Find and copy each line of the data that includes "layer".

Stored data
——————————

Background: an optimization exercise with open tools, aiming at small area, a short achievable clock period and few clock cycles per item. Do not read the settings as production practice.
Only simulation tests tie the RTL to the original design; equivalence was not proved.

--- constraint.sdc ---
create_clock -name core_clock -period 62.0 [get_ports {clk}]
set_input_delay 12.4000 -clock core_clock [delete_from_list [all_inputs] [get_ports {clk}]]
set_output_delay 12.4000 -clock core_clock [all_outputs]
set_load 0.01 [all_outputs]
--- standard.sh ---
#!/bin/bash
# synth_recipe.tcl (not shown) runs the flow's synth.tcl, then flattens the netlist and writes it again
# the make line also repeats each setting of config.mk as NAME=value (left out here)
make -C /OpenROAD-flow-scripts/flow DESIGN_CONFIG=/design/flow/config.mk WORK_HOME=/design/flow/orfs CLKGATE_MAP_FILE= SYNTH_SCRIPT=/design/flow/synth_recipe.tcl "${@:-finish}"
--- flow/run.sh ---
#!/bin/bash
# The standard layout, with the port buffers placed as buf_2 cells instead of the
# resizer's default pick (a slow clkdlybuf4s50_1 delay cell). Everything else, synthesis
# included, is standard.sh unchanged.
set -euo pipefail
cd "$(dirname "$0")/.."
echo 'export BUFFER_PORTS_ARGS = -buffer_cell sky130_fd_sc_hd__buf_2' >> config.mk
bash standard.sh > standard.log 2>&1
--- config.mk ---
export PLATFORM = sky130hd
export DESIGN_NAME = codec_residue_coder
export DESIGN_NICKNAME = codec_residue_coder
export VERILOG_FILES = /design/flow/design.v
export SDC_FILE = /design/flow/constraint.sdc
export NUM_CORES = 4
export LEC_CHECK = 0
export ABC_AREA = 1
export CAP_MARGIN = 10
export CORE_MARGIN = 2
export CORE_UTILIZATION = 65
export CTS_BUF_LIST = sky130_fd_sc_hd__clkbuf_16
export CTS_CLUSTER_DIAMETER = 70
export CTS_CLUSTER_SIZE = 30
export PLACE_DENSITY = 0.8
export SLEW_MARGIN = 10
export BUFFER_PORTS_ARGS = -buffer_cell sky130_fd_sc_hd__buf_2
--- design.v ---
module codec_residue_coder (
    input  wire        clk,
    input  wire        rst,           
    input  wire        in_valid,
    output wire        in_ready,
    input  wire        in_first,      
    input  wire [1:0]  in_kind,       
    input  wire [2:0]  in_near,       
    input  wire        in_pred_ext,   
    input  wire [15:0] in_p,
    input  wire [15:0] in_x,
    input  wire [15:0] in_a,
    input  wire [15:0] in_b,
    input  wire [15:0] in_c,
    input  wire [15:0] in_d,
    output reg         out_valid,
    input  wire        out_ready,
    output wire [15:0] out_xr,        
    output wire [31:0] out_code,      
    output wire [5:0]  out_len        
);
    localparam NCTX = 50;
    function [16:0] f_range(input [1:0] kind, input [2:0] near);
        f_range =
            (kind == 2'd2 && near == 3'd0) ? 17'd65536 :
            (kind == 2'd2 && near == 3'd1) ? 17'd21846 :
            (kind == 2'd2 && near == 3'd2) ? 17'd13108 :
            (kind == 2'd2 && near == 3'd3) ? 17'd9364 :
            (kind == 2'd2 && near == 3'd4) ? 17'd7283 :
            (kind == 2'd2 && near == 3'd5) ? 17'd5959 :
            (kind == 2'd2 && near == 3'd6) ? 17'd5043 :
            (kind == 2'd2 && near == 3'd7) ? 17'd4370 :
            (kind == 2'd1 && near == 3'd0) ? 17'd256 :
            (kind == 2'd1 && near == 3'd1) ? 17'd86 :
            (kind == 2'd1 && near == 3'd2) ? 17'd52 :
            (kind == 2'd1 && near == 3'd3) ? 17'd38 :
            (kind == 2'd1 && near == 3'd4) ? 17'd30 :
            (kind == 2'd1 && near == 3'd5) ? 17'd25 :
            (kind == 2'd1 && near == 3'd6) ? 17'd21 :
            (kind == 2'd1 && near == 3'd7) ? 17'd18 :
            (near == 3'd0) ? 17'd1024 :
            (near == 3'd1) ? 17'd342 :
            (near == 3'd2) ? 17'd206 :
            (near == 3'd3) ? 17'd148 :
            (near == 3'd4) ? 17'd115 :
            (near == 3'd5) ? 17'd94 :
            (near == 3'd6) ? 17'd80 :
            17'd70;
    endfunction
    function [4:0] f_qbpp(input [1:0] kind, input [2:0] near);
        f_qbpp =
            (kind == 2'd2 && near == 3'd0) ? 5'd16 :
            (kind == 2'd2 && near == 3'd1) ? 5'd15 :
            (kind == 2'd2 && near == 3'd2) ? 5'd14 :
            (kind == 2'd2 && near == 3'd3) ? 5'd14 :
            (kind == 2'd2 && near == 3'd4) ? 5'd13 :
            (kind == 2'd2 && near == 3'd5) ? 5'd13 :
            (kind == 2'd2 && near == 3'd6) ? 5'd13 :
            (kind == 2'd2 && near == 3'd7) ? 5'd13 :
            (kind == 2'd1 && near == 3'd0) ? 5'd8 :
            (kind == 2'd1 && near == 3'd1) ? 5'd7 :
            (kind == 2'd1 && near == 3'd2) ? 5'd6 :
            (kind == 2'd1 && near == 3'd3) ? 5'd6 :
            (kind == 2'd1 && near == 3'd4) ? 5'd5 :
            (kind == 2'd1 && near == 3'd5) ? 5'd5 :
            (kind == 2'd1 && near == 3'd6) ? 5'd5 :
            (kind == 2'd1 && near == 3'd7) ? 5'd5 :
            (near == 3'd0) ? 5'd10 :
            (near == 3'd1) ? 5'd9 :
            (near == 3'd2) ? 5'd8 :
            (near == 3'd3) ? 5'd8 :
            (near == 3'd4) ? 5'd7 :
            (near == 3'd5) ? 5'd7 :
            (near == 3'd6) ? 5'd7 :
            5'd7;
    endfunction
    function [10:0] f_ainit(input [1:0] kind, input [2:0] near);
        f_ainit =
            (kind == 2'd2 && near == 3'd0) ? 11'd1024 :
            (kind == 2'd2 && near == 3'd1) ? 11'd341 :
            (kind == 2'd2 && near == 3'd2) ? 11'd205 :
            (kind == 2'd2 && near == 3'd3) ? 11'd146 :
            (kind == 2'd2 && near == 3'd4) ? 11'd114 :
            (kind == 2'd2 && near == 3'd5) ? 11'd93 :
            (kind == 2'd2 && near == 3'd6) ? 11'd79 :
            (kind == 2'd2 && near == 3'd7) ? 11'd68 :
            (kind == 2'd1 && near == 3'd0) ? 11'd4 :
            (kind == 2'd1 && near == 3'd1) ? 11'd2 :
            (kind == 2'd1 && near == 3'd2) ? 11'd2 :
            (kind == 2'd1 && near == 3'd3) ? 11'd2 :
            (kind == 2'd1 && near == 3'd4) ? 11'd2 :
            (kind == 2'd1 && near == 3'd5) ? 11'd2 :
            (kind == 2'd1 && near == 3'd6) ? 11'd2 :
            (kind == 2'd1 && near == 3'd7) ? 11'd2 :
            (near == 3'd0) ? 11'd16 :
            (near == 3'd1) ? 11'd5 :
            (near == 3'd2) ? 11'd3 :
            (near == 3'd3) ? 11'd2 :
            (near == 3'd4) ? 11'd2 :
            (near == 3'd5) ? 11'd2 :
            (near == 3'd6) ? 11'd2 :
            11'd2;
    endfunction
    function [4:0] div_step(input [3:0] rem, input nb, input [2:0] nr);
        reg [4:0] d;
        begin
            d = {1'b0, rem} - {2'b0, nr} - {4'b0, ~nb};
            div_step = d[4] ? {1'b0, rem[2:0], nb} : {1'b1, d[2:0], ~nb};
        end
    endfunction
    integer i, j;
    reg  skid_v;
    reg  rdy_q;
    wire adv = !skid_v;
    assign in_ready = rdy_q;
    reg        v0;
    reg        first0, pext0;
    reg [1:0]  kind0;
    reg [2:0]  near0;
    reg [15:0] x0, a0, b0, c0, d0, p0;
    always @(posedge clk) begin
        if (rst)
            v0 <= 1'b0;
        else if (adv)
            v0 <= in_valid;
        if (adv) begin
            first0 <= in_first;
            kind0  <= in_kind;
            near0  <= in_near;
            pext0  <= in_pred_ext;
            p0 <= in_p;
            x0 <= in_x;
            a0 <= in_a;
            b0 <= in_b;
            c0 <= in_c;
            d0 <= in_d;
        end
    end
    reg [1:0] kind_q;
    reg [2:0] near_q;
    wire [1:0] kind_s1 = first0 ? kind0 : kind_q;
    wire [2:0] near_s1 = first0 ? near0 : near_q;
    wire [16:0] d_ca = {1'b0, c0} - {1'b0, a0};    
    wire [16:0] d_bc = {1'b0, b0} - {1'b0, c0};    
    wire [16:0] d_db = {1'b0, d0} - {1'b0, b0};    
    wire [16:0] d_ab = {1'b0, a0} - {1'b0, b0};    
    wire [15:0] ad_ca = d_ca[16] ? -d_ca[15:0] : d_ca[15:0];
    wire [15:0] ad_bc = d_bc[16] ? -d_bc[15:0] : d_bc[15:0];
    wire [15:0] ad_db = d_db[16] ? -d_db[15:0] : d_db[15:0];
    wire c_gt_a = !d_ca[16] && (d_ca[15:0] != 16'd0);
    wire c_gt_b = d_bc[16];
    wire c_lt_a = d_ca[16];
    wire c_lt_b = !d_bc[16] && (d_bc[15:0] != 16'd0);
    wire a_gt_b = !d_ab[16] && (d_ab[15:0] != 16'd0);
    wire [17:0] act  = {2'b0, ad_db} + {2'b0, ad_bc} + {2'b0, ad_ca};
    wire [11:0] acts = (kind_s1 == 2'd2) ? act[17:6] : act[11:0];
    reg  [3:0]  g;
    always @(*) begin
        g = 4'd0;
        for (i = 0; i < 12; i = i + 1)
            if (acts[i]) g = i[3:0] + 4'd1;
    end
    wire [5:0] ctx_s1 = (g == 4'd12) ? {5'b11000, c_gt_a} : {g, c_gt_a, c_gt_b};
    reg [15:0] pred;
    always @(*) begin
        if (pext0)
            pred = p0;
        else if (!c_lt_a && !c_lt_b)         
            pred = a_gt_b ? b0 : a0;
        else if (!c_gt_a && !c_gt_b)         
            pred = a_gt_b ? a0 : b0;
        else
            pred = a0 + d_bc[15:0];          
    end
    wire [16:0] e    = {1'b0, x0} - {1'b0, pred};
    wire        sgn  = e[16];
    wire [16:0] n_s1 = (e ^ {17{sgn}}) + {13'd0, sgn} + {14'd0, near_s1};
    reg [3:0] rem_s1;
    reg [1:0] qh_s1;
    reg [4:0] st1;
    always @(*) begin
        rem_s1 = 4'd0;
        for (i = 16; i >= 15; i = i - 1) begin
            st1 = div_step(rem_s1, n_s1[i], near_s1);
            qh_s1[i-15] = st1[4];
            rem_s1 = st1[3:0];
        end
    end
    reg        v1, first1, sgn1;
    reg [1:0]  kind1;
    reg [2:0]  near1;
    reg [1:0]  qh1;
    reg [14:0] nl1;
    reg [3:0]  rem1;
    reg [15:0] x1;
    reg [5:0]  ctx1;
    always @(posedge clk) begin
        if (rst)
            v1 <= 1'b0;
        else if (adv)
            v1 <= v0;
        if (adv) begin
            if (v0 && first0) begin
                kind_q <= kind0;
                near_q <= near0;
            end
            first1 <= first0;
            kind1  <= kind_s1;
            near1  <= near_s1;
            sgn1   <= sgn;
            qh1    <= qh_s1;
            nl1    <= n_s1[14:0];
            rem1   <= rem_s1;
            x1     <= x0;
            ctx1   <= ctx_s1;
        end
    end
    reg [3:0] rem_d1;
    reg [6:0] qm_d1;
    reg [4:0] st2;
    always @(*) begin
        rem_d1 = rem1;
        for (i = 14; i >= 8; i = i - 1) begin
            st2 = div_step(rem_d1, nl1[i], near1);
            qm_d1[i-8] = st2[4];
            rem_d1 = st2[3:0];
        end
    end
    reg        v2, first2, sgn2;
    reg [1:0]  kind2;
    reg [2:0]  near2;
    reg [8:0]  qh2;
    reg [7:0]  nl2;
    reg [3:0]  rem2;
    reg [15:0] x2;
    reg [5:0]  ctx2;
    always @(posedge clk) begin
        if (rst)
            v2 <= 1'b0;
        else if (adv)
            v2 <= v1;
        if (adv) begin
            first2 <= first1;
            kind2  <= kind1;
            near2  <= near1;
            sgn2   <= sgn1;
            qh2    <= {qh1, qm_d1};
            nl2    <= nl1[7:0];
            rem2   <= rem_d1;
            x2     <= x1;
            ctx2   <= ctx1;
        end
    end
    reg [3:0] rem_d2;
    reg [7:0] ql_d2;
    reg [4:0] st3;
    always @(*) begin
        rem_d2 = rem2;
        for (i = 7; i >= 0; i = i - 1) begin
            st3 = div_step(rem_d2, nl2[i], near2);
            ql_d2[i] = st3[4];
            rem_d2 = st3[3:0];
        end
    end
    reg        v3, first3, sgn3;
    reg [1:0]  kind3;
    reg [2:0]  near3;
    reg [16:0] qa3;
    reg [3:0]  rem3;
    reg [15:0] x3;
    reg [5:0]  ctx3;
    always @(posedge clk) begin
        if (rst)
            v3 <= 1'b0;
        else if (adv)
            v3 <= v2;
        if (adv) begin
            first3 <= first2;
            kind3  <= kind2;
            near3  <= near2;
            sgn3   <= sgn2;
            qa3    <= {qh2, ql_d2};
            rem3   <= rem_d2;
            x3     <= x2;
            ctx3   <= ctx2;
        end
    end
    wire [16:0] range3 = f_range(kind3, near3);
    wire [16:0] thr    = ((range3 + 17'd1) >> 1) + {16'd0, sgn3 & ~range3[0]};
    wire        flip   = qa3 >= thr;
    wire        negq   = flip ? !sgn3 : (sgn3 && qa3 != 17'd0);
    wire [16:0] aqm    = (qa3 ^ {17{flip}}) + (flip ? range3 : {17{negq}}) + {16'd0, flip & sgn3};
    wire [16:0] m3     = {aqm[15:0], negq};
    wire signed [5:0]  tn  = $signed({3'b0, near3}) - $signed({2'b0, rem3});
    wire signed [5:0]  tns = sgn3 ? -tn : tn;
    wire signed [17:0] xr0 = $signed({2'b0, x3}) + tns;
    wire xr_ovf = (kind3 == 2'd2) ? xr0[16] :
                  (kind3 == 2'd1) ? (xr0[16:8] != 9'd0) : (xr0[16:10] != 7'd0);
    wire [15:0] maxv = (kind3 == 2'd2) ? 16'hffff : (kind3 == 2'd1) ? 16'h00ff : 16'h03ff;
    wire [15:0] xr3 = xr0[17] ? 16'd0 : xr_ovf ? maxv : xr0[15:0];
    reg [20:0]     ctx_a [0:NCTX-1];
    reg [5:0]      ctx_n [0:NCTX-1];
    reg [NCTX-1:0] ctx_v;
    wire [4:0]  qbpp   = f_qbpp(kind3, near3);
    wire [10:0] a_init = f_ainit(kind3, near3);
    reg [26:0] rd;
    reg        rd_v;
    always @(*) begin
        rd   = 27'd0;
        rd_v = 1'b0;
        for (i = 0; i < NCTX; i = i + 1) begin
            rd   = rd | ({ctx_a[i], ctx_n[i]} & {27{ctx3 == i}});
            rd_v = rd_v | (ctx_v[i] & (ctx3 == i));
        end
    end
    wire        use_init = first3 || !rd_v;
    wire [20:0] cur_a = use_init ? {10'd0, a_init} : rd[26:6];
    wire [5:0]  cur_n = use_init ? 6'd1 : rd[5:0];
    reg [21:0] zh;
    reg [20:0] zl;
    reg [15:0] c_k;
    reg        ge;
    reg [4:0]  k;
    always @(*) begin
        zh[21] = 1'b1;
        for (i = 20; i >= 0; i = i - 1)
            zh[i] = zh[i+1] & ~cur_a[i];
        zl[0] = 1'b1;
        for (i = 1; i <= 20; i = i + 1)
            zl[i] = zl[i-1] & ~cur_a[i-1];
        for (i = 0; i < 16; i = i + 1) begin
            ge = zl[i];
            for (j = 0; j < 6; j = j + 1)
                ge = (cur_n[j] & ~cur_a[i+j]) | (cur_n[j] & ge) | (~cur_a[i+j] & ge);
            c_k[i] = zh[i+6] & ge;
        end
        k = qbpp;
        for (i = 15; i >= 0; i = i - 1)
            if (c_k[i] && i < qbpp)
                k = i[4:0];
    end
    wire [21:0] a_sum = {1'b0, cur_a} + {6'd0, m3[16:1]} + {21'd0, m3[0]};
    wire        n_wrap = (cur_n == 6'd63);
    wire [20:0] a_new = n_wrap ? a_sum[21:1] : a_sum[20:0];
    wire [5:0]  n_new = n_wrap ? 6'd32 : cur_n + 6'd1;
    wire        wr    = v3 && adv;
    always @(posedge clk) begin
        if (wr) begin
            ctx_a[ctx3] <= a_new;
            ctx_n[ctx3] <= n_new;
        end
        for (i = 0; i < NCTX; i = i + 1)
            if (wr && (first3 || ctx3 == i))
                ctx_v[i] <= (ctx3 == i);
    end
    wire [16:0] u      = m3 >> k;
    wire [4:0]  ulimit = 5'd31 - qbpp;
    wire        esc    = u >= {12'd0, ulimit};
    wire [16:0] mm1    = m3 - 17'd1;
    wire [16:0] kmask  = ~(17'h1ffff << k);
    wire [16:0] code3  = esc ? ((17'd1 << qbpp) | mm1)
                             : ((17'd1 << k) | (m3 & kmask));
    wire [5:0]  len3   = esc ? 6'd32 : {1'b0, u[4:0]} + {1'b0, k} + 6'd1;
    reg [15:0] o_xr,  s_xr;
    reg [16:0] o_code, s_code;
    reg [5:0]  o_len, s_len;
    wire head_free = !out_valid || out_ready;
    always @(posedge clk) begin
        if (rst) begin
            out_valid <= 1'b0;
            skid_v    <= 1'b0;
            rdy_q     <= 1'b1;
        end else if (head_free) begin
            out_valid <= skid_v || wr;
            skid_v    <= 1'b0;
            rdy_q     <= 1'b1;
        end else if (wr) begin
            skid_v    <= 1'b1;
            rdy_q     <= 1'b0;
        end
        if (head_free) begin
            if (skid_v) begin
                o_xr <= s_xr; o_code <= s_code; o_len <= s_len;
            end else begin
                o_xr <= xr3;  o_code <= code3;  o_len <= len3;
            end
        end
        if (!head_free && wr) begin
            s_xr <= xr3; s_code <= code3; s_len <= len3;
        end
    end
    assign out_xr   = o_xr;
    assign out_code = {15'd0, o_code};
    assign out_len  = o_len;
endmodule
==> results.ini, run 1 <==
[outcome]
outcome=timing/DRC/antenna clean

[place]
hpwl_mm=162
portBuffers=147
placed_cells=8523
routabilityCongestion=0.992

[timing]
hold_viol_final=0
fin_hold_ws_ns=0.398
worstMarginPinSlew_ns=1.27
period_needed_ns=13.73
drv_slew=0
finalSetupTns_ns=0
slew_headroom_pct=12.9
fin_skew_ns=0.0803
setup_violations=0
rsz0062_at_grt=no
period_share_pct=22.1
max_freq_mhz=72.8

[global_route]
antenna_found_initial=7
grt_pass1_wl_mm=365
grt_overflow=0
grt_max_degree=96
grt_pass1_vias=54300
globalRouteTotalUtil_pct=40.5

[routing]
vias=57300
wl_mm=257
via_per_inst=6.60
first_pass_iters=8
ant_nets=0
route.detailed.drc=0
drt_iter0_drc=9825
avgRoutedWirePerCell_um=29.6

[synthesis]
synth_cells=6809
ys_ff_latch=1743
ys_async_sr_fraction_pct=0
synth.distinct_cells=68
synth_top_area_cell=edfxtp_1
synth.top_cell.area_share_pct=64.9
yosysWarnings=1
synth.most_common_cell=edfxtp_1
synth_edf_count=1736
synthFlopType=edfxtp_1
yosys-top-cells-area=edfxtp_1 65%, nand2_1 7.0%, ha_1 3.6%
synth_area_mm2=0.0803
ys_seq_area_share_pct=65.1
synthTopCellsByCount=1,736 x edfxtp_1, 1,505 x nand2_1, 620 x inv_1
syn-mean-instance-area_um2=11.8

[floorplan]
coreArea_mm2=0.122
die_y_um=356
dieArea_mm2=0.126
core.rowCount=128
fp.dieW_um=356
start_util_pct=65.7
ios=163

[critical_path]
max_stage_delay_ns=0.95
crit_slowest_cell=nor2_4
r2r_end=rem1[3]
cp_max_fo=42
crit_chain=buf_2, nor2_1, inv_2, buf_4, nor2_4
worstReg2RegStart=b0[0]
reg2regPathDepth=77
crit_arrival_ns=14.11
critPathRequiredTime_ns=62.38
end_kind=flip-flop
crit_type=input port to flip-flop
r2r_slack_ns=48.83
start_kind=input port

[worst_hold_path]
hp-start=ctx2[3]
min_to=ctx3[3]
hold_depth=0
hp-class=flip-flop to flip-flop

[cts]
htreeDepth=3
numCtsBuffers=87
postCtsSetupBuffers=0
cts.sinks=1743
cts_resized=0
cts-root-buf=clkbuf_16
clockBufferDepth=3
cts_tree=yes
clkLatencyLatePin_ns=0.81
clkTransAtPathRegs_ns=0.10
ctsHoldBuffers=0

[final_layout]
fillers=8157
nNetsFinal=7391
layout-drive-gt1-share_pct=9.40
syn2layout_area_growth_pct=8.63
finalNonFillerCells=8681

[flow_run]
drv_cap=0

final cells by class:
cell class                 count  area (um^2)  area share, %
sequential                  1743        52300           59.9
multi-input combinational   4196        25400           29.1
timing repair buffer         306         1970           2.25
antenna                        4         10.0         0.0115
inverter                     656         2470           2.83
tap                         1625         2030           2.33
clock buffer                  88         2200           2.52
clock inverter                63          928           1.06
per-layer routing:
layer	share of wire (%)	global-route usage (%)	vias up	wire length, um
met2	42	59.0	4739	108000
met1	34	54.1	27000	87600
li1	-	-	24500	-
met4	7.1	21.7	10	18200
met3	17	13.6	1088	42500
met5	0.094	1.17	-	241
registers in the layout, indices dropped and copies added, names as in the netlist, 17 cells and up:
name / flops
ctx_a: 1050
ctx_n: 300
ctx_v: 50
o_code: 17
qa3: 17
s_code: 17
critical path: cells and delay by family:
| kind | cells | cell delay, ns |
|---|---|---|
| buffers and inverters | 3 | 0.47 |
| and+or+nand+nor | 2 | 1.16 |
logic make-up after synthesis:
| group | synth area share [%] |
|---|---|
| compound gates | 8.59 |
| simple gates | 13.7 |
| fa+ha+maj | 5.18 |
| buf+inv | 4.46 |
| other cells | 0.00935 |
| mux | 0.174 |
| xor+xnor | 2.85 |
| flops | 65.1 |
worst max-delay path by stage:
| stage | startpoint | endpoint |
|---|---|---|
| after global placement | out_ready | s_code[0] |
| after CTS | o_code[6] | out_code[6] |
| after global routing | b0[0] | rem1[3] |
| after detailed placement | out_ready | s_len[1] |
| after floorplan | out_ready | s_code[0] |
| final | out_ready | s_code[6] |
cell usage in the layout (no fill, tap or decap), types with 88 or more instances in the layout:
master,netlist,final
edfxtp_1,1736,1736
nand2_1,1505,1504
inv_1,620,623
nor2_1,467,373
a21oi_1,304,302
nand3_1,241,241
ha_1,232,232
xor2_1,204,203
o21ai_0,186,177
a22o_1,176,176
buf_4,27,156
nand4_1,148,148
buf_2,81,147
nor2_4,8,93
a221oi_1,90,90
clkbuf_16,0,88
stage by stage:
stage / util, % / instance area [um^2] / worst slack [ns]
after floorplan: - / 80400 / 46.70
after global placement: 68.8 / 84100 / 47.51
after detailed placement: 68.8 / 84100 / 47.49
after CTS: 71.3 / 87200 / 48.25
after global routing: 71.4 / 87200 / 47.56
final: 71.4 / 87300 / 48.27
Testbench counts, summed over its fixed seeds: cycles 99,268, items 99,228.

——————————

▶ **Written response**
per-layer routing:
layer	share of wire (%)	global-route usage (%)	vias up	wire length, um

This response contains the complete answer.